▶ EXERCISE AIM
Nothing is needed except the lines below that run from the one with "- sequential cell count is unchanged" through the one with "clock period = 3.16", repeated exactly.

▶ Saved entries
----------------
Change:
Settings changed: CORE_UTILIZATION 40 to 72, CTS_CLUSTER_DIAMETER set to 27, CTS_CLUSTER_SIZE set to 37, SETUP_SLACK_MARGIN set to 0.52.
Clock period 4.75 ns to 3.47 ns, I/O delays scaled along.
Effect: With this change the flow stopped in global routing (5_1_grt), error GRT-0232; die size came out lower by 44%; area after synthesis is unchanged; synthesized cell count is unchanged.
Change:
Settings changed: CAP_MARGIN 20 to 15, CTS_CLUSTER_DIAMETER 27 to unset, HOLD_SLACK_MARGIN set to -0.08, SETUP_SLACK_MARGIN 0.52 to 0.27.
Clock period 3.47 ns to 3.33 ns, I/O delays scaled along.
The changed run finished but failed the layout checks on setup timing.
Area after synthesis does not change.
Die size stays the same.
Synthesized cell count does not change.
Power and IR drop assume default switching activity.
== job 103 ==
==> flow/design.v (excerpt) <==
module System(
	clk,
	rst,
	mbed,
	select,
	GreenBlueServoOut,
	RedServoOut,
	BinRecycleServoOut,
	RedBlueServoOut,
	GreenOtherServoOut,
	dispenseBlueLED,
	dispenseComplete,
	dispenseGreenLED,
	dispenseRedLED,
	mainState,
	mbedOutput,
	results,
	sortBlueLED,
	sortComplete,
	sortGreenLED,
	sortRedLED
);
For scale: roughly 2000 cells after synthesis, ~400 flip-flops, roughly 34 I/O pins.
clock: 3.16 ns
lec_check: 0
cap_margin: 20
core_aspect_ratio: 0.93
core_margin: 2
core_utilization: 72
cts_cluster_diameter: 378
cts_cluster_size: 10
hold_slack_margin: 0.29
place_density_lb_addon: 0.17
setup_slack_margin: 0.92
slew_margin: 40
run.sh (not shown) runs the stock make flow with config.mk's settings and CLKGATE_MAP_FILE=.
Job 103 reached the end of the flow, and the finished layout is clean on the timing, design-rule and antenna checks.
Input changes introduced in job 105 (baseline for comparison: job 103):
- SETUP_SLACK_MARGIN changed from 0.92 to 0.93
- HOLD_SLACK_MARGIN removed (was 0.29)
- CORE_ASPECT_RATIO removed (was 0.93)
- SLEW_MARGIN changed from 40 to 20
- CTS_CLUSTER_DIAMETER removed (was 378)
- PLACE_DENSITY_LB_ADDON changed from 0.17 to 0.19
## What came out
Summary: number of vias after detailed routing, job 105 better than job 103. Per the comparison of job 105 with job 103, met2 routing resource usage after global routing saw a decrease; count of non-CTS buffers in the layout saw an increase. Job 105 vs job 103, critical path class: register to register vs input port to output pin. [compare] base=job 103 new=job 105: leakage power total flat; internal power contribution up about 1.4%; final worst clock skew flat. Re final worst hold slack: job 105 is 26 ps down on job 103.


Setup of v53:
Starting RTL as in the previous note.
clock: 10.0 ns
lec_check: 0
cap_margin: 20
core_margin: 2
core_utilization: 40
cts_cluster_diameter: 299
max_routing_layer: met4
slew_margin: 20
Modified inputs, v57 compared to v53
- a deleted MAX_ROUTING_LAYER that had been met4
- a change of CORE_UTILIZATION from 40 to 35
- a deleted CTS_CLUSTER_DIAMETER that had been 299
- a change of the clock period (ns, I/O delays scaled along) from 10.0 to 5.68
[summary]
Relative to v53, horizontal die dimension has increased by 6.8% in v57.
Per the comparison of v57 with v53, worst setup slack now sits lower; routed wire length now sits at about the same level.
Between v53 and v57, the flow reports placer congestion estimate decreasing slightly.
Of v53 and v57, v57 shows the lower pre-CTS worst setup slack, with v53 above it.
Taking v53 as the reference, in v57 cell count after placement went up 3.4%, part of the total power dissipated in combinational logic held steady, met1 usage went down, total via count in the routed design did not really move, total power now larger.
Input changes introduced in v59 (baseline for comparison: v57):
- swapping 35 for 40 in CORE_UTILIZATION
- swapping 5.68 for 6.97 in the clock period (ns, I/O delays scaled along)
## What came out
- Taking v57 as the reference point, the setup slack of v59 rises by 0.89 ns.
- On worst setup skew after layout, v57 loses to v59.
- Any difference in design area between v59 and v57 is small enough to ignore.
- Going from v57 to v59, signal arrival time at the worst endpoint went up 0.14 ns; power went down 1.1 mW.
Input-level comparison between v6 and v59:
- swapping 40 for 70 in CORE_UTILIZATION
- putting SETUP_SLACK_MARGIN at 0.01 where nothing was set
- swapping 6.97 for 3.16 in the clock period (ns, I/O delays scaled along)
--- outcome ---
v59 has a lower final layout net count than v6.
On global-route usage, the lower figure sits with v59, not v6.
Summary — combinational power share, v6 relative to v59: higher, by 0.2 points.
Full die area (lower): v6


Setup of v38:
System again, from the RTL that the note above started with.
Settings: LEC_CHECK=0, CAP_MARGIN=5, CORE_ASPECT_RATIO=1.76, CORE_MARGIN=2, CORE_UTILIZATION=40, CTS_CLUSTER_DIAMETER=299, MAX_ROUTING_LAYER=met4, SLEW_MARGIN=20; clock period 4.36 ns.
Setup changes, v38 to v18
Settings: CAP_MARGIN: 5 -> 30; CELL_PAD_IN_SITES_DETAIL_PLACEMENT: unset -> 2; ABC_AREA: unset -> 1.
--- outcome ---
- v18: worst path setup slack after routing is 150 ps higher than what v38 reported.
- v38 and v18 ended up with roughly the same clock slew seen by the registers of the worst setup and hold paths.
- Re shortest period the worst path allows: v18 is 150 ps down on v38.
- Relative contribution of combinational cells to total power delta for v18 relative to v38: 2.9 points higher


Starting RTL as in the previous note.
Settings: LEC_CHECK=0, CAP_MARGIN=20, CORE_MARGIN=2, CORE_UTILIZATION=72, CTS_CLUSTER_DIAMETER=25, CTS_CLUSTER_SIZE=11, PLACE_DENSITY_LB_ADDON=0.14, SETUP_SLACK_MARGIN=0.93, SLEW_MARGIN=20; clock period 3.17 ns.
Next try:
--- a/flow/config.mk
+++ b/flow/config.mk
@@ -9,7 +9,3 @@
 export CORE_MARGIN = 2
-export CORE_UTILIZATION = 72
-export CTS_CLUSTER_DIAMETER = 25
-export CTS_CLUSTER_SIZE = 11
-export PLACE_DENSITY_LB_ADDON = 0.14
-export SETUP_SLACK_MARGIN = 0.93
+export CORE_UTILIZATION = 40
 export SLEW_MARGIN = 20
==> flow/constraint.sdc (replaced) <==
create_clock -name core_clock -period 5.68 [get_ports {clk}]
set_input_delay 1.1360 -clock core_clock [delete_from_list [all_inputs] [get_ports {clk}]]
set_output_delay 1.1360 -clock core_clock [all_outputs]
set_load 0.01 [all_outputs]
Outcome: Sequential power went down by about 44%. Clock power fell by about 70%. Synthesized cell count stays the same. Area after synthesis is unchanged. Total power is lower by 59%. Global-route usage shrinks by 19 points. Cell area came out lower by about 7%. Wire length shrinks by 25%. Non-clock buffer count decreases by 23.
Next try:
--- a/flow/config.mk
+++ b/flow/config.mk
@@ -9,3 +9,4 @@
 export CORE_MARGIN = 2
-export CORE_UTILIZATION = 40
+export CORE_UTILIZATION = 36
+export PLACE_DENSITY_LB_ADDON = 0.12
 export SLEW_MARGIN = 20
==> flow/constraint.sdc (replaced) <==
create_clock -name core_clock -period 3.88 [get_ports {clk}]
set_input_delay 0.7760 -clock core_clock [delete_from_list [all_inputs] [get_ports {clk}]]
set_output_delay 0.7760 -clock core_clock [all_outputs]
set_load 0.01 [all_outputs]
Result: Worst hold slack degrades by 8.9 ps. Flip-flop count is unchanged. Cell area rose by 1.6%. Routed wire length rises by 5.8%. Clock power increases by 59%. Utilization went down by 3.9 points. Via count goes down by 0.80%.
Next try:
--- a/flow/config.mk
+++ b/flow/config.mk
@@ -9,4 +9,6 @@
 export CORE_MARGIN = 2
-export CORE_UTILIZATION = 36
+export CORE_UTILIZATION = 72
+export CTS_CLUSTER_SIZE = 23
 export PLACE_DENSITY_LB_ADDON = 0.12
+export SETUP_SLACK_MARGIN = 0.92
 export SLEW_MARGIN = 20
==> flow/constraint.sdc (replaced) <==
create_clock -name core_clock -period 3.16 [get_ports {clk}]
set_input_delay 0.6320 -clock core_clock [delete_from_list [all_inputs] [get_ports {clk}]]
set_output_delay 0.6320 -clock core_clock [all_outputs]
set_load 0.01 [all_outputs]
=> The new run passed the timing, design-rule and antenna checks. First-iteration DRC count grows by 84%. Cell area shrinks by 1.5%. Setup slack improved by 41 ps. Routed wire length grows by 3.0%.
Next try:
--- a/flow/config.mk
+++ b/flow/config.mk
@@ -10,5 +10,4 @@
 export CORE_UTILIZATION = 72
-export CTS_CLUSTER_SIZE = 23
-export PLACE_DENSITY_LB_ADDON = 0.12
-export SETUP_SLACK_MARGIN = 0.92
+export HOLD_SLACK_MARGIN = -0.08
+export SETUP_SLACK_MARGIN = 0.77
 export SLEW_MARGIN = 20
- The new run produced a clean layout
- routed wire length is lower by about 5%
- cell area goes down by about 0.9%
- via count falls by 1.7%
- worst setup slack got worse by 78 ps
- sequential cell count stays the same
- die area is unchanged
- cell count is lower by 0.46%
- synthesized area is unchanged
- power goes down by about 1.1%
- count of clock-buffer cells in the layout falls by 18


Starting RTL as in the previous note.
==> flow/design.v (excerpt) <==
module System(
	clk,
	rst,
	mbed,
	select,
	GreenBlueServoOut,
	RedServoOut,
	BinRecycleServoOut,
	RedBlueServoOut,
	GreenOtherServoOut,
	dispenseBlueLED,
	dispenseComplete,
	dispenseGreenLED,
	dispenseRedLED,
	mainState,
	mbedOutput,
	results,
	sortBlueLED,
	sortComplete,
	sortGreenLED,
	sortRedLED
);
input	clk;
input	rst;
input	[6:0] mbed;
input	[0:0] select;
output	GreenBlueServoOut;
output	RedServoOut;
output	BinRecycleServoOut;
output	RedBlueServoOut;
output	GreenOtherServoOut;
output	[0:0] dispenseBlueLED;
output	[0:0] dispenseComplete;
output	[0:0] dispenseGreenLED;
output	[0:0] dispenseRedLED;
output	[4:0] mainState;
output	[2:0] mbedOutput;
output	[2:0] results;
output	[0:0] sortBlueLED;
output	[0:0] sortComplete;
output	[0:0] sortGreenLED;
output	[0:0] sortRedLED;
wire	[1:0] conDispenseColour;
wire	[0:0] conDispenseStart;
wire	[2:0] conSortColour;
wire	[0:0] conSortStart;
wire	[2:0] controllerOutput;
wire	[0:0] dispenseComplete_ALTERA_SYNTHESIZED;
wire	[9:0] mainBinRecycle;
wire	[1:0] mainDispenseColour;
wire	[0:0] maindispenseStart;
wire	[9:0] mainGreenBlue;
wire	[9:0] mainGreenOther;
wire	[9:0] mainRed;
wire	[9:0] mainRedBlue;
wire	[2:0] mainSortColour;
wire	[0:0] mainSortStart;
wire	[2:0] maintenanceOutput;
wire	[9:0] normalBinRecycle;
wire	[9:0] normalGreenBlue;
wire	[9:0] normalGreenOther;
wire	[9:0] normalRed;
wire	[9:0] normalRedBlue;
wire	[0:0] selectBinRecycle;
wire	[0:0] selectGreenBlue;
wire	[0:0] selectGreenOther;
wire	[0:0] selectRed;
wire	[0:0] selectRedBlue;
wire	[0:0] sortComplete_ALTERA_SYNTHESIZED;
wire	[0:0] startSort;
wire	[9:0] SYNTHESIZED_WIRE_0;
wire	[9:0] SYNTHESIZED_WIRE_1;
wire	[9:0] SYNTHESIZED_WIRE_2;
wire	[2:0] SYNTHESIZED_WIRE_3;
wire	[6:0] SYNTHESIZED_WIRE_4;
wire	[6:0] SYNTHESIZED_WIRE_5;
wire	[0:0] SYNTHESIZED_WIRE_6;
wire	[1:0] SYNTHESIZED_WIRE_7;
wire	[9:0] SYNTHESIZED_WIRE_8;
wire	[9:0] SYNTHESIZED_WIRE_9;
  ...
make LEC_CHECK=0 CAP_MARGIN=20 CORE_MARGIN=2 CORE_UTILIZATION=40 CTS_CLUSTER_DIAMETER=41 CTS_CLUSTER_SIZE=53 GPL_TIMING_DRIVEN=0 SETUP_SLACK_MARGIN=0.76 SLEW_MARGIN=20 finish   # period 10.0 ns
The starting point passed the timing, design-rule and antenna checks.
Edit:
CORE_UTILIZATION = 68   (was 40)
CTS_CLUSTER_DIAMETER = not set   (was 41)
CTS_CLUSTER_SIZE = not set   (was 53)
GPL_TIMING_DRIVEN = not set   (was 0)
SETUP_SLACK_MARGIN = not set   (was 0.76)
clock period = 7.93 ns   (was 10.0 ns; I/O delays follow)
=>
- routed wire length decreases by about a fifth
- worst hold slack stays flat
- total power increases by a little under a tenth
- global-route usage increases by 6.9 points
Edit:
ABC_AREA = 1   (was not set)
CORE_UTILIZATION = 71   (was 68)
clock period = 7.29 ns   (was 7.93 ns; I/O delays follow)
What happened:
- The changed run completed with no timing, DRC or antenna violations
- worst hold slack gets worse by 0.027 ns
- sequential power rose by 9.6%
- setup slack is worse by 0.50 ns
- routed wire length is higher by 14%
- critical path depth increases by 1
- area after synthesis is higher by 6.2%
- cell area rose by 5.6%
- die size climbs by 1.6%
- clock power went up by about 8%
- global-route usage rose by 3.0 points
- clock-buffer cell count grows by 2
Edit:
CORE_UTILIZATION = 72   (was 71)
clock period = 5.27 ns   (was 7.29 ns; I/O delays follow)
What happened: The new run completed with no timing, DRC or antenna violations. Clock skew hardly moves. Non-clock buffer count does not change. Cell area hardly moves. Die size goes down by 1.4%. Wire length stays flat. Area after synthesis does not change. Power goes up by 39%. Worst setup slack degrades by 1.2 ns.
Edit:
CORE_UTILIZATION = 68   (was 72)
CTS_CLUSTER_SIZE = 74   (was not set)
clock period = 7.29 ns   (was 5.27 ns; I/O delays follow)
- power falls by 26%
- synthesized cell count does not change
- worst setup slack is better by 1.2 ns
- via count drops by 1.1%
- sequential cell count is unchanged
Edit:
ABC_AREA = not set   (was 1)
CORE_UTILIZATION = 71   (was 68)
CTS_CLUSTER_SIZE = 25   (was 74)
clock period = 3.16 ns   (was 7.29 ns; I/O delays follow)
What happened: Cell count goes down by about a fifth; setup slack got worse by 2.3 ns; utilization increases by 4.3 points; design area drops by a few percent; clock-buffer cell count increases by 3.


Starting RTL as in the previous note.
## System
module System(
	clk,
	rst,
	mbed,
	select,
	GreenBlueServoOut,
	RedServoOut,
	BinRecycleServoOut,
	RedBlueServoOut,
	GreenOtherServoOut,
	dispenseBlueLED,
	dispenseComplete,
	dispenseGreenLED,
	dispenseRedLED,
	mainState,
	mbedOutput,
	results,
	sortBlueLED,
	sortComplete,
	sortGreenLED,
	sortRedLED
);
clock: 3.31 ns
lec_check: 0
cap_margin: 15
core_margin: 2
core_utilization: 38
cts_cluster_size: 18
gpl_routability_driven: 1
place_density_lb_addon: 0.24
setup_slack_margin: -0.2
slew_margin: 20
tns_end_percent: 90
The baseline finished clean.
==> next run, changes <==
ABC_AREA = 1   (was not set)
CAP_MARGIN = 20   (was 15)
CORE_UTILIZATION = 72   (was 38)
CTS_CLUSTER_SIZE = not set   (was 18)
GPL_ROUTABILITY_DRIVEN = not set   (was 1)
PLACE_DENSITY_LB_ADDON = not set   (was 0.24)
SETUP_SLACK_MARGIN = not set   (was -0.2)
TNS_END_PERCENT = not set   (was 90)
clock period = 12.1 ns   (was 3.31 ns; I/O delays follow)
What happened:
- non-clock buffer count fell by 20
- flip-flop count does not change
- worst setup slack gains 5100 ps
- sequential power fell by well over a third
==> next run, changes <==
CTS_CLUSTER_DIAMETER = 396   (was not set)
SETUP_SLACK_MARGIN = 0.36   (was not set)
clock period = 3.25 ns   (was 12.1 ns; I/O delays follow)
The changed run went through all stages and came out clean.
Wire length shrinks by 0.65%.
Global-route usage shrinks by 0.17 points.
Cell area barely changes.
Core utilization stays flat.
Cell count stays flat.
Sequential share of layout area is about the same.
Via count hardly moves.
Sequential power increases to 3.7 times its value.
==> next run, changes <==
ABC_AREA = not set   (was 1)
CORE_UTILIZATION = 65   (was 72)
CTS_CLUSTER_DIAMETER = not set   (was 396)
SETUP_SLACK_MARGIN = not set   (was 0.36)
clock period = 4.79 ns   (was 3.25 ns; I/O delays follow)
Effect: The new run produced a clean layout; register-to-register slack improved by 1100 ps; cell area decreases by about 5%; setup slack improved by 580 ps; clock-buffer cell count decreases by 4; area after synthesis decreases by 5.8%; via count decreases by 18%; utilization decreases by 8.3 points; power decreases by about 32%; wire length decreases by about 14%; die area increases by about 4%; flip-flop count is unchanged.
==> next run, changes <==
CORE_UTILIZATION = 40   (was 65)
clock period = 10.0 ns   (was 4.79 ns; I/O delays follow)
Outcome: Synthesized cell count stays the same; flip-flop count is unchanged; first-iteration DRC count falls by 17%; wire length rises by 4.5%; die area rises by 61%; total power decreases by 51%.


Starting RTL as in the previous note.
Settings: LEC_CHECK=0, ABC_AREA=0, CAP_MARGIN=20, CORE_MARGIN=2, CORE_UTILIZATION=72, CTS_CLUSTER_DIAMETER=378, CTS_CLUSTER_SIZE=11, HOLD_SLACK_MARGIN=0.29, PLACE_DENSITY_LB_ADDON=0.12, SETUP_SLACK_MARGIN=0.93, SLEW_MARGIN=20; clock period 3.16 ns.
The first run produced a clean layout.
Then changed:
- ABC_AREA: 0 -> 1
- CTS_CLUSTER_DIAMETER: 378 -> 214
- CTS_CLUSTER_SIZE: 11 -> 14
After rerunning: First-iteration DRC count goes up by 21%; combinational power came out higher by 29%; global-route usage rises by 1.2 points; power went down by 2.2%; die size grows by 6.0%; sequential power hardly moves; register-to-register slack improved by 0.16 ns; final cell count came out higher by 24%; utilization went down by 1.3 points.
Then changed:
- ABC_AREA: 1 -> 0
- CTS_CLUSTER_DIAMETER: 214 -> 376
- CTS_CLUSTER_SIZE: 14 -> 11
Outcome: Cell area is lower by 3.3%; wire length is lower by 6.9%; clock power is higher by 11%; cell count is lower by 19%; worst setup slack degrades by 0.040 ns; clock-buffer cell count is higher by 6; synthesized area is lower by 5.8%; worst hold slack improves by 0.0070 ns; sequential share of layout area is higher by 1.4 points; maximum frequency is lower by 1.8%.
Then changed:
- CTS_CLUSTER_DIAMETER: 376 -> 354
- CTS_CLUSTER_SIZE: 11 -> 10
After rerunning:
- sequential power is about the same
- final area is higher by about 0.34%
- synthesized area stays the same
Power is estimated from default activity; no workload was simulated.
## JK
## axis_matvec_mul
module axis_matvec_mul #(
    parameter R=8, C=8, W_X=4, W_K=3,
    localparam W_Y = W_X + W_K + $clog2(C)
)(
    input  logic clk, rstn,
    output logic s_axis_kx_tready,
    input  logic s_axis_kx_tvalid,
    input  logic [R*C*W_K + C*W_X -1:0] s_axis_kx_tdata,
    input  logic m_axis_y_tready,
    output logic m_axis_y_tvalid,
    output logic [R*W_Y-1:0] m_axis_y_tdata
);
clock: 2.75 ns
lec_check: 0
abc_area: 0
cap_margin: 30
cell_pad_in_sites_global_placement: 0
core_margin: 2
core_utilization: 57
cts_cluster_size: 100
min_routing_layer: met1
place_density_lb_addon: 0.11
setup_slack_margin: 0.03
slew_margin: 20
run.sh (not shown) runs the stock make flow with config.mk's settings and CLKGATE_MAP_FILE=.
--- input diff JK..MS ---
# JK
export LEC_CHECK = 0
export ABC_AREA = 0
export CAP_MARGIN = 30
export CELL_PAD_IN_SITES_GLOBAL_PLACEMENT = 0
export CORE_MARGIN = 2
export CORE_UTILIZATION = 57
export CTS_CLUSTER_SIZE = 100
export MIN_ROUTING_LAYER = met1
export PLACE_DENSITY_LB_ADDON = 0.11
export SETUP_SLACK_MARGIN = 0.03
export SLEW_MARGIN = 20
create_clock -name core_clock -period 2.75 [get_ports {clk}]
# MS
export LEC_CHECK = 0
export ABC_AREA = 1
export CAP_MARGIN = 20
export CORE_MARGIN = 2
export CORE_UTILIZATION = 71
export CTS_CLUSTER_SIZE = 91
export SLEW_MARGIN = 20
create_clock -name core_clock -period 6.24 [get_ports {clk}]
==> results <==
Of MS and JK, it is MS that has the lower area fraction in compound gates after synthesis. Height of the die, JK and MS: larger value in JK. Final area | MS below JK. The beginning of the critical path comes out x_reg[28]$_DFFE_PN0P_ in one run and x_reg[3]$_DFFE_PN0P_ in the other, namely in MS and JK respectively. Compared with JK, in MS pin count of the biggest net entering global routing grew by 52%; growth of design area from synthesis to finish shrank by 5.2 points; initial antenna violation count grew by 2.

* * *

Starting RTL as in the previous note.
Design axis_matvec_mul, start of the top module:
module axis_matvec_mul #(
    parameter R=8, C=8, W_X=4, W_K=3,
    localparam W_Y = W_X + W_K + $clog2(C)
)(
    input  logic clk, rstn,
    output logic s_axis_kx_tready,
    input  logic s_axis_kx_tvalid,
    input  logic [R*C*W_K + C*W_X -1:0] s_axis_kx_tdata,
    input  logic m_axis_y_tready,
    output logic m_axis_y_tvalid,
    output logic [R*W_Y-1:0] m_axis_y_tdata
);
make LEC_CHECK=0 CAP_MARGIN=40 CELL_PAD_IN_SITES_DETAIL_PLACEMENT=0 CORE_ASPECT_RATIO=1.4 CORE_MARGIN=10 CORE_UTILIZATION=40 CTS_CLUSTER_DIAMETER=196 GPL_ROUTABILITY_DRIVEN=0 HOLD_SLACK_MARGIN=0.14 MAX_ROUTING_LAYER=met4 MIN_ROUTING_LAYER=met2 SLEW_MARGIN=20 TNS_END_PERCENT=55 finish   # period 8.0 ns
Then changed:
Settings changed: CAP_MARGIN 40 to 20, CELL_PAD_IN_SITES_DETAIL_PLACEMENT 0 to default, CORE_ASPECT_RATIO 1.4 to default, CORE_MARGIN 10 to 2, CORE_UTILIZATION 40 to 61, CTS_CLUSTER_DIAMETER 196 to default, GPL_ROUTABILITY_DRIVEN 0 to default, HOLD_SLACK_MARGIN 0.14 to default, MAX_ROUTING_LAYER met4 to default, MIN_ROUTING_LAYER met2 to default, SETUP_SLACK_MARGIN from default to 0.97, TNS_END_PERCENT 55 to default.
Clock period 8.0 ns to 5.28 ns, I/O delays scaled along.
After rerunning: Clock-buffer cell count shrinks by 4; routed wire length goes down by 7.1%; setup slack loses 2.6 ns; non-clock buffer count goes up by 4; flip-flop count is unchanged; final cell count drops by 9.1%; via count falls by 26%; global-route usage goes down by 0.10 points.
Then changed:
Settings changed: ABC_AREA from default to 1, CORE_UTILIZATION 61 to 72, CTS_CLUSTER_DIAMETER from default to 226, CTS_CLUSTER_SIZE from default to 10, SETUP_SLACK_MARGIN 0.97 to 0.3.
Clock period 5.28 ns to 1.88 ns, I/O delays scaled along.
Result: This time the run reached the layout checks and failed them: setup timing. Via count climbs by well over a third. Count of clock-buffer cells in the layout climbs by 58. Worst setup slack degrades by 3.2 ns.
----------------
▶ PROBLEM SOLUTION
- sequential cell count is unchanged
Edit:
ABC_AREA = not set   (was 1)
CORE_UTILIZATION = 71   (was 68)
CTS_CLUSTER_SIZE = 25   (was 74)
clock period = 3.16 ns   (was 7.29 ns; I/O delays follow)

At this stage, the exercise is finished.